Converting 50 mm (millimolar) to mg/mL (milligrams per milliliter) requires understanding the molar mass of the substance in question. The molar mass is a critical piece of information because it allows us to convert between units of concentration based on molarity (moles per liter) and mass per unit volume (such as milligrams per milliliter). Since the question does not specify the substance, we will provide a general approach that can be applied to any solute.
Understanding Molarity and Mass Concentration
Molarity (M) is defined as the number of moles of solute per liter of solution. It is expressed in units of moles per liter (mol/L) or, equivalently, millimoles per milliliter (mmol/mL) when considering smaller volumes. To convert molarity to mass concentration (e.g., mg/mL), we need the molar mass of the substance. The formula to convert from molarity to mass concentration is: mass concentration (mg/mL) = molarity (mmol/mL) * molar mass (mg/mmol).
Conversion Steps
To illustrate the conversion process, let’s consider a specific substance. However, since the substance isn’t specified, we’ll use sodium chloride (NaCl) as an example because its molar mass is well-known and commonly calculated. The molar mass of NaCl is approximately 58.44 g/mol (or 58,440 mg/mol, since 1 g = 1,000 mg and 1 mol = 1,000 mmol).
The given concentration is 50 mm, which is equivalent to 50 mmol/L or 0.05 mol/L. To convert this to mg/mL, we first convert the molarity to mmol/mL: 50 mmol/L = 0.05 mmol/mL (since 1 L = 1,000 mL).
Now, we apply the formula using the molar mass of NaCl (58.44 mg/mmol): mass concentration = 0.05 mmol/mL * 58.44 mg/mmol.
| Substance | Molarity (mmol/mL) | Molar Mass (mg/mmol) | Mass Concentration (mg/mL) |
|---|---|---|---|
| Sodium Chloride (NaCl) | 0.05 | 58.44 | 2.922 |
Applying to Other Substances
For a substance with a different molar mass, the process remains the same: you need the molar mass of the substance to perform the conversion accurately. For example, if we were considering glucose (C6H12O6), which has a molar mass of approximately 180.16 g/mol (or 180,160 mg/mol), the conversion for a 50 mm solution would be significantly different.
First, convert the molarity to mmol/mL as before: 50 mmol/L = 0.05 mmol/mL.
Then, calculate the mass concentration using glucose's molar mass: mass concentration = 0.05 mmol/mL * 180.16 mg/mmol.
| Substance | Molarity (mmol/mL) | Molar Mass (mg/mmol) | Mass Concentration (mg/mL) |
|---|---|---|---|
| Glucose (C6H12O6) | 0.05 | 180.16 | 9.008 |
Importance of Molar Mass
The molar mass of the substance is critical for accurate conversions between molarity and mass concentration. Different substances have vastly different molar masses, leading to significant variations in the mass concentration for the same molar concentration.
What is the formula to convert molarity to mass concentration?
+The formula to convert from molarity (in mmol/mL) to mass concentration (in mg/mL) is: mass concentration (mg/mL) = molarity (mmol/mL) * molar mass (mg/mmol).
Why is the molar mass of the substance necessary for conversion?
+The molar mass is necessary because it allows us to convert the number of moles (or millimoles) of a substance per unit volume into the mass of the substance per unit volume.

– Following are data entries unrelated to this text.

This is an optimization exercise on Yosys and OpenROAD, whose aim is small area, a short achievable clock period and few clock cycles per item, not a production implementation.
Function was not checked in any run shown here: the RTL went through the layout flow alone.
Power is estimated from default activity; no workload was simulated.

## flow/design.v (module list and top-level ports; edited modules follow where they fit)
// module fp_mul_pipe: 2408 lines
// module fp_fa: 4 lines
// module fp_ha: 4 lines
module fp_mul_pipe
#(
  parameter int EXP_W = 8,
  parameter int MAN_W = 23,
  localparam int W = 1 + EXP_W + MAN_W
) (
  input  logic         clk,
  input  logic         reset,
  input  logic         in_valid,
  output logic         in_ready,
  input  logic         rnd_mode,
  input  logic [W-1:0] a,
  input  logic [W-1:0] b,
  output logic         out_valid,
  input  logic         out_ready,
  output logic [W-1:0] c,
  output logic         ovf,
  output logic         unf,
  output logic         inv
);
  // ...
==> flow/flow/run.sh <==
#!/bin/bash
# Layout flow: the standard ORFS flow (standard.sh, unchanged synthesis),
# with port buffers of a plain small buffer cell instead of the default
# choice, and timing repair allowed to change cell footprints.
set -euo pipefail
bash standard.sh \
  MATCH_CELL_FOOTPRINT=0 \
  REMOVE_ABC_BUFFERS=1 \
  BUFFER_PORTS_ARGS="-buffer_cell sky130_fd_sc_hd__buf_2" \
  finish > standard.log 2>&1
==> flow/standard.sh <==
#!/bin/bash
# synth_recipe.tcl (not shown) runs the flow's synth.tcl, then flattens the netlist and writes it again
# the make line also repeats each setting of config.mk as NAME=value (left out here)
make -C /OpenROAD-flow-scripts/flow DESIGN_CONFIG=/design/flow/config.mk WORK_HOME=/design/flow/orfs CLKGATE_MAP_FILE= SYNTH_SCRIPT=/design/flow/synth_recipe.tcl "${@:-finish}"
==> flow/config.mk <==
export PLATFORM = sky130hd
export DESIGN_NAME = fp_mul_pipe
export DESIGN_NICKNAME = fp_mul_pipe
export VERILOG_FILES = /design/flow/design.v
export SDC_FILE = /design/flow/constraint.sdc
export NUM_CORES = 4
export LEC_CHECK = 0
export ABC_AREA = 1
export CAP_MARGIN = 20
export CORE_MARGIN = 2
export CORE_UTILIZATION = 40
export CTS_BUF_LIST = sky130_fd_sc_hd__clkbuf_8 sky130_fd_sc_hd__clkbuf_16
export SETUP_SLACK_MARGIN = 3.85
export SLEW_MARGIN = 20
export SYNTH_HIERARCHICAL = 1
export SYNTH_MINIMUM_KEEP_SIZE = 0
==> flow/constraint.sdc <==
create_clock -name core_clock -period 8.5 [get_ports {clk}]
set_input_delay 1.7000 -clock core_clock [delete_from_list [all_inputs] [get_ports {clk}]]
set_output_delay 1.7000 -clock core_clock [all_outputs]
set_load 0.01 [all_outputs]
==> summary.txt, run 1 <==
status finished clean; layout cells sized above 1 13.99%; Yosys warnings 7; number of hold buffers added after cts 0; WP data arrival 4.83 ns; die width 229.1 um; M1 WL 25370 um; die height 229.1 um; # clk buffers 17; Tightest Pin Transition 1.031 ns; critical path depth in cells 10; part of the power in the clock network 8.8%; num sequential 175; drt pass-1 iters 6; TritonCTS clock tree built; count of flip-flops with a built-in enable after synthesis 172; Top Ports 106; Multi-input gate area 14050 um^2; CP max FO 27; highest-power group combinational logic; most common cell after layout, fill and taps aside xor2_1; NumNets Final 2477; PD cells 426.5 nW/um^2; Top cell by count, worst path fa_1; drt wl/cell 21.23 um; R2R depth 10; Fin. Hold Viols 0; Hold WS 0.4199 ns; clk tree area frac 2.751%; RR Endpoint r1_36_1; storage element area 5225 um^2; Row Count 82; Seq/Total Area, Yosys 25.78%; Static Leak 9.413 nW; area delta synth->final 10.60%; busiest grt layer met2; Synth Area in Simple Gates 11.06%; drt first-iter violations 1268; Finished Layout Cells 2718; Slew Viols, Final 0; Crit Reg-Reg Startpoint bm[21]; hold path depth 0; cell taking the most area after synthesis fa_1
==> run 2, diff against run 1 <==
--- a/flow/flow/run.sh
+++ b/flow/flow/run.sh
@@ -6,5 +6,4 @@
 bash standard.sh \
   MATCH_CELL_FOOTPRINT=0 \
-  REMOVE_ABC_BUFFERS=1 \
   BUFFER_PORTS_ARGS="-buffer_cell sky130_fd_sc_hd__buf_2" \
   finish > standard.log 2>&1
--- a/flow/config.mk
+++ b/flow/config.mk
@@ -9,5 +9,5 @@
 export CAP_MARGIN = 20
 export CORE_MARGIN = 2
-export CORE_UTILIZATION = 40
+export CORE_UTILIZATION = 55
 export CTS_BUF_LIST = sky130_fd_sc_hd__clkbuf_8 sky130_fd_sc_hd__clkbuf_16
 export SETUP_SLACK_MARGIN = 3.85
==> run 2 against run 1 <==
- sequential power about the same
- die area down 27%
- design area down 1.5%
- maximum frequency down 0.60%
- total power down 1.5%
==> summary.txt, run 2 <==
Row Count 70 (was 82); TritonCTS clock tree built (unchanged); NumNets Final 2482 (was 2477); fin area 22090 um^2 (was 22420 um^2); CTS buffer count 17 (unchanged); Initial Utilization 55.64% (was 40.49%); layout cells sized above 1 13.90% (was 13.99%); Worst-path clk slew 0.07 ns (was 0.09 ns); vias after detailed routing 14.98k (was 15.14k); Max Cap Viol 0 (unchanged); most common cell after layout, fill and taps aside xor2_1 (unchanged); synth unique cells 49 (unchanged); M1 WL 24180 um (was 25370 um); core area 36430 um^2 (was 50070 um^2); die height 196.0 um (was 229.1 um); WP data arrival 4.81 ns (was 4.83 ns); Pwr Total 9.419 mW (was 9.562 mW); setup TNS 0 ns (unchanged); drt pass-1 iters 8 (was 6); Worst Hold Endpoint e1[5] (unchanged); fmax 0.2165 GHz (was 0.2178 GHz); cell taking the most area after synthesis fa_1 (unchanged); total grt overflow 0 (unchanged); PD cells 426.4 nW/um^2 (was 426.5 nW/um^2); first-pass GRT wire length 85190 um (was 89260 um); Final Core Density 60.63% (was 44.78%); dpl hpwl 39470 um (was 40710 um); syn avg cell area 10.21 um^2 (unchanged); met2 wire length 25080 um (was 26180 um); clock sink count 175 (unchanged); R2R depth 12 (was 10); CP Capture Type register (unchanged); Static Leak 9.405 nW (was 9.413 nW); DRC Markers 0 (unchanged); FF-to-FF setup slack 3.88 ns (was 3.91 ns); Critical Path RT 8.69 ns (was 8.74 ns); Cell Area, Placed 21140 um^2 (was 21380 um^2); gpl congestion 0.8906 (was 0.8818); clk_skew 0.02835 ns (was 0.02364 ns); Yosys warnings 7 (unchanged); Slew Viols, Final 0 (unchanged); count leader, synth xor2_1 (unchanged); hold path depth 0 (unchanged); drt first-iter violations 1140 (was 1268); Final period util 54.35% (was 54.02%); CP Class reg2reg (unchanged); unrepaired setup endpoints after global routing yes (unchanged); setup violators final 0 (unchanged); Vias/cell 5.946 (was 5.571); status finished clean (unchanged); Met3 Wirelength 4482 um (was 4768 um); RR Endpoint r1_lc (was r1_36_1); Worst-Skew Late Latency 0.46 ns (was 0.50 ns); Post-Synthesis Cells 1985 (unchanged); most frequent cells after synthesis xor2_1, o22ai_1, fa_1, nand2_1, edfxtp_1 (unchanged); Slew headroom 24.97% (was 31.22%); CTS root buffer clkbuf_16 (unchanged); Top reg by flops c_q (unchanged); Startpoint Class register (unchanged); mapped cell area 20270 um^2 (unchanged); commonest non-fill, non-tap cells in the layout xor2_1, fa_1, o22ai_1 (was xor2_1, o22ai_1, fa_1); Tightest Pin Transition 1.124 ns (was 1.031 ns); highest metal used met4 (unchanged); Routed WL 54990 um (was 57710 um); PortBufs 105 (unchanged); Seq cells post-synth 175 (unchanged); Post-synth ARST share 0% (unchanged); die area 38410 um^2 (was 52490 um^2); maximum clock path buffer count 2 (unchanged); VDD IR max 0.1889 mV (was 0.2159 mV); Top Ports 106 (unchanged); H-tree Lvls 4 (unchanged); Crit Reg-Reg Startpoint am[5] (was bm[21]); largest cells by area after synthesis fa_1, edfxtp_1, xor2_1, o22ai_1, ha_1 (unchanged); count of flip-flops with a built-in enable after synthesis 172 (unchanged); max reg flops 32 (unchanged); Yosys top cell area share 26.17% (unchanged); Seq/Total Area, Yosys 25.78% (unchanged); biggest regs c_q x32, am x23, bm x23 (unchanged); Final min period 4.620 ns (was 4.592 ns); gr usage total 28.97% (was 21.99%); drt wl/cell 21.83 um (was 21.23 um); pin count of the biggest net entering global routing 73 (was 70); area delta synth->final 8.981% (was 10.60%); die width 196.0 um (was 229.1 um); ANT nets after route 0 (unchanged); Worst Hold Launch e0[5] (unchanged); Fin. Hold Viols 0 (unchanged); fill count 3114 (was 4762); Hold WC Path Type reg2reg (unchanged); CP max FO 24 (was 27); Top FF cell, synth edfxtp_1 (unchanged); vias in the first global route 15.19k (was 15.41k); antenna violations before repair 2 (was 0)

Different substances have different molar masses, so this value is specific to each substance.
In summary, converting 50 mm to mg/mL requires knowledge of the substance’s molar mass. The process involves converting the given molarity to mmol/mL and then multiplying by the molar mass of the substance to obtain the mass concentration in mg/mL. This approach is universally applicable but depends on accurate molar mass values for the substance in question.